# What needs to be done:
Look at every line below and count those containing "StUnlocked". Answer with the number only.

Saved entries
____________
`src/rtl/hdmi_acr_if.sv`:
```
// Decoded data-island packet bus from the packet decoder into the ACR receiver.
// One beat per packet; packet_valid qualifies header and subpackets for that cycle.
interface hdmi_acr_if;
  logic             packet_valid;
  logic [23:0]      header;
  logic [3:0][55:0] sub;

  modport master (output packet_valid, output header, output sub);
  modport slave  (input  packet_valid, input  header, input  sub);
endinterface

```
`src/rtl/hdmi_acr_receiver.sv`:
```
// HDMI ACR sink: validates ACR packets, locks onto N/CTS and regenerates a 128*fs
// clock enable plus an fs sample strobe from the pixel clock via a fractional accumulator.
module hdmi_acr_receiver #(
  parameter int unsigned LOCK_COUNT     = 2,
  parameter int unsigned CTS_TOLERANCE  = 2,
  parameter int unsigned TIMEOUT_CYCLES = 100000
) (
  input  logic          i_clk_pixel,
  input  logic          i_reset,
  hdmi_acr_if.slave     i_pkt,
  output logic [19:0]   o_n_out,
  output logic [19:0]   o_cts_out,
  output logic          o_locked,
  output logic          o_acr_error,
  output logic          o_clk_audio_en,
  output logic          o_sample_en
);

  localparam int unsigned TO_W   = $clog2(TIMEOUT_CYCLES + 1);
  localparam int unsigned TO_MAX = TIMEOUT_CYCLES - 1;

  typedef enum logic [1:0] {StUnlocked, StAcquire, StLocked} state_e;

  state_e          r_state;
  logic [19:0]     r_cand_n;
  logic [19:0]     r_cand_cts;
  logic [3:0]      r_match;
  logic [TO_W-1:0] r_timeout;
  logic [19:0]     r_n_out;
  logic [19:0]     r_cts_out;
  logic            r_locked;
  logic            r_acr_error;
  logic [19:0]     r_acc;
  logic [6:0]      r_div;
  logic            r_clk_audio_en;
  logic            r_sample_en;

  logic [55:0] w_sub0;
  logic [19:0] w_n;
  logic [19:0] w_cts;
  logic        w_is_acr;
  logic        w_malformed;
  logic        w_pkt_ok;
  logic        w_cand_eq;
  logic [19:0] w_cts_diff;
  logic        w_in_tol;
  logic        w_timeout;
  logic [3:0]  w_match_inc;
  logic [3:0]  w_match_next;
  logic        w_lock_now;
  logic [20:0] w_sum;
  logic [20:0] w_sum_sub;
  logic        w_unused;

  assign w_unused = ^i_pkt.header[23:8];

  assign w_sub0 = i_pkt.sub[0];
  assign w_n    = {w_sub0[35:32], w_sub0[47:40], w_sub0[55:48]};
  assign w_cts  = {w_sub0[11:8], w_sub0[23:16], w_sub0[31:24]};

  assign w_is_acr    = i_pkt.packet_valid && (i_pkt.header[7:0] == 8'h01);
  assign w_malformed = (i_pkt.sub[1] != w_sub0) || (i_pkt.sub[2] != w_sub0) ||
                       (i_pkt.sub[3] != w_sub0) ||
                       (|{w_sub0[39:36], w_sub0[15:12], w_sub0[7:0]}) ||
                       (w_n == 20'd0) || (w_cts == 20'd0) || (w_n >= w_cts);
  assign w_pkt_ok    = w_is_acr && !w_malformed;

  assign w_cand_eq  = (w_n == r_cand_n) && (w_cts == r_cand_cts);
  assign w_cts_diff = (w_cts >= r_cts_out) ? (w_cts - r_cts_out) : (r_cts_out - w_cts);
  assign w_in_tol   = (w_n == r_n_out) && (w_cts_diff <= CTS_TOLERANCE[19:0]);
  assign w_timeout  = (r_timeout == TO_MAX[TO_W-1:0]);

  // Unlocked always starts a fresh candidate; acquire only counts exact repeats.
  assign w_match_inc  = (r_match == 4'hF) ? r_match : r_match + 4'd1;
  assign w_match_next = ((r_state == StUnlocked) || !w_cand_eq) ? 4'd1 : w_match_inc;
  assign w_lock_now   = (w_match_next >= LOCK_COUNT[3:0]);

  always_ff @(posedge i_clk_pixel) begin
    if (i_reset) begin
      r_state     <= StUnlocked;
      r_cand_n    <= '0;
      r_cand_cts  <= '0;
      r_match     <= '0;
      r_timeout   <= '0;
      r_n_out     <= '0;
      r_cts_out   <= '0;
      r_locked    <= 1'b0;
      r_acr_error <= 1'b0;
    end else begin
      r_acr_error <= w_is_acr && w_malformed;
      if (w_is_acr && w_malformed) begin
        r_match <= '0;
      end
      if (w_pkt_ok) begin
        r_timeout <= '0;
        case (r_state)
          StLocked: begin
            if (w_in_tol) begin
              r_cts_out <= w_cts;
            end else begin
              r_state    <= StAcquire;
              r_locked   <= 1'b0;
              r_cand_n   <= w_n;
              r_cand_cts <= w_cts;
              r_match    <= 4'd1;
            end
          end
          default: begin
            r_cand_n   <= w_n;
            r_cand_cts <= w_cts;
            r_match    <= w_match_next;
            if (w_lock_now) begin
              r_state   <= StLocked;
              r_locked  <= 1'b1;
              r_n_out   <= w_n;
              r_cts_out <= w_cts;
            end else begin
              r_state <= StAcquire;
            end
          end
        endcase
      end else if (w_timeout) begin
        r_state  <= StUnlocked;
        r_locked <= 1'b0;
        r_match  <= '0;
      end else begin
        r_timeout <= r_timeout + TO_W'(1);
      end
    end
  end

  assign w_sum     = {1'b0, r_acc} + {1'b0, r_n_out};
  assign w_sum_sub = w_sum - {1'b0, r_cts_out};

  // One subtraction per cycle is enough because n_out < cts_out.
  always_ff @(posedge i_clk_pixel) begin
    if (i_reset || !r_locked) begin
      r_acc          <= '0;
      r_div          <= '0;
      r_clk_audio_en <= 1'b0;
      r_sample_en    <= 1'b0;
    end else if (w_sum >= {1'b0, r_cts_out}) begin
      r_acc          <= w_sum_sub[19:0];
      r_div          <= r_div + 7'd1;
      r_clk_audio_en <= 1'b1;
      r_sample_en    <= (r_div == 7'd127);
    end else begin
      r_acc          <= w_sum[19:0];
      r_clk_audio_en <= 1'b0;
      r_sample_en    <= 1'b0;
    end
  end

  assign o_n_out        = r_n_out;
  assign o_cts_out      = r_cts_out;
  assign o_locked       = r_locked;
  assign o_acr_error    = r_acr_error;
  assign o_clk_audio_en = r_clk_audio_en;
  assign o_sample_en    = r_sample_en;

endmodule

```
`src/flat_wrapper.sv`:
```
// flat-port wrapper written by rule: the top's interface ports become plain ports
module hdmi_acr_receiver_flat 
#(
  parameter int unsigned LOCK_COUNT     = 2,
  parameter int unsigned CTS_TOLERANCE  = 2,
  parameter int unsigned TIMEOUT_CYCLES = 100000
)
  (i_clk_pixel, i_reset, o_n_out, o_cts_out, o_locked, o_acr_error, o_clk_audio_en, o_sample_en, i_pkt_packet_valid, i_pkt_header, i_pkt_sub);
  hdmi_acr_if i_pkt_i ();
  input  logic i_clk_pixel;
  input  logic i_reset;
  output logic [19:0] o_n_out;
  output logic [19:0] o_cts_out;
  output logic o_locked;
  output logic o_acr_error;
  output logic o_clk_audio_en;
  output logic o_sample_en;
  input wire logic [$bits(i_pkt_i.packet_valid)-1:0] i_pkt_packet_valid;
  input wire logic [$bits(i_pkt_i.header)-1:0] i_pkt_header;
  input wire logic [$bits(i_pkt_i.sub)-1:0] i_pkt_sub;
  assign i_pkt_i.packet_valid = i_pkt_packet_valid;
  assign i_pkt_i.header = i_pkt_header;
  assign i_pkt_i.sub = i_pkt_sub;
  hdmi_acr_receiver #(.LOCK_COUNT(LOCK_COUNT), .CTS_TOLERANCE(CTS_TOLERANCE), .TIMEOUT_CYCLES(TIMEOUT_CYCLES)) u_core (.i_clk_pixel(i_clk_pixel), .i_reset(i_reset), .i_pkt(i_pkt_i), .o_n_out(o_n_out), .o_cts_out(o_cts_out), .o_locked(o_locked), .o_acr_error(o_acr_error), .o_clk_audio_en(o_clk_audio_en), .o_sample_en(o_sample_en));
endmodule
```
____________
# Exercise response:
4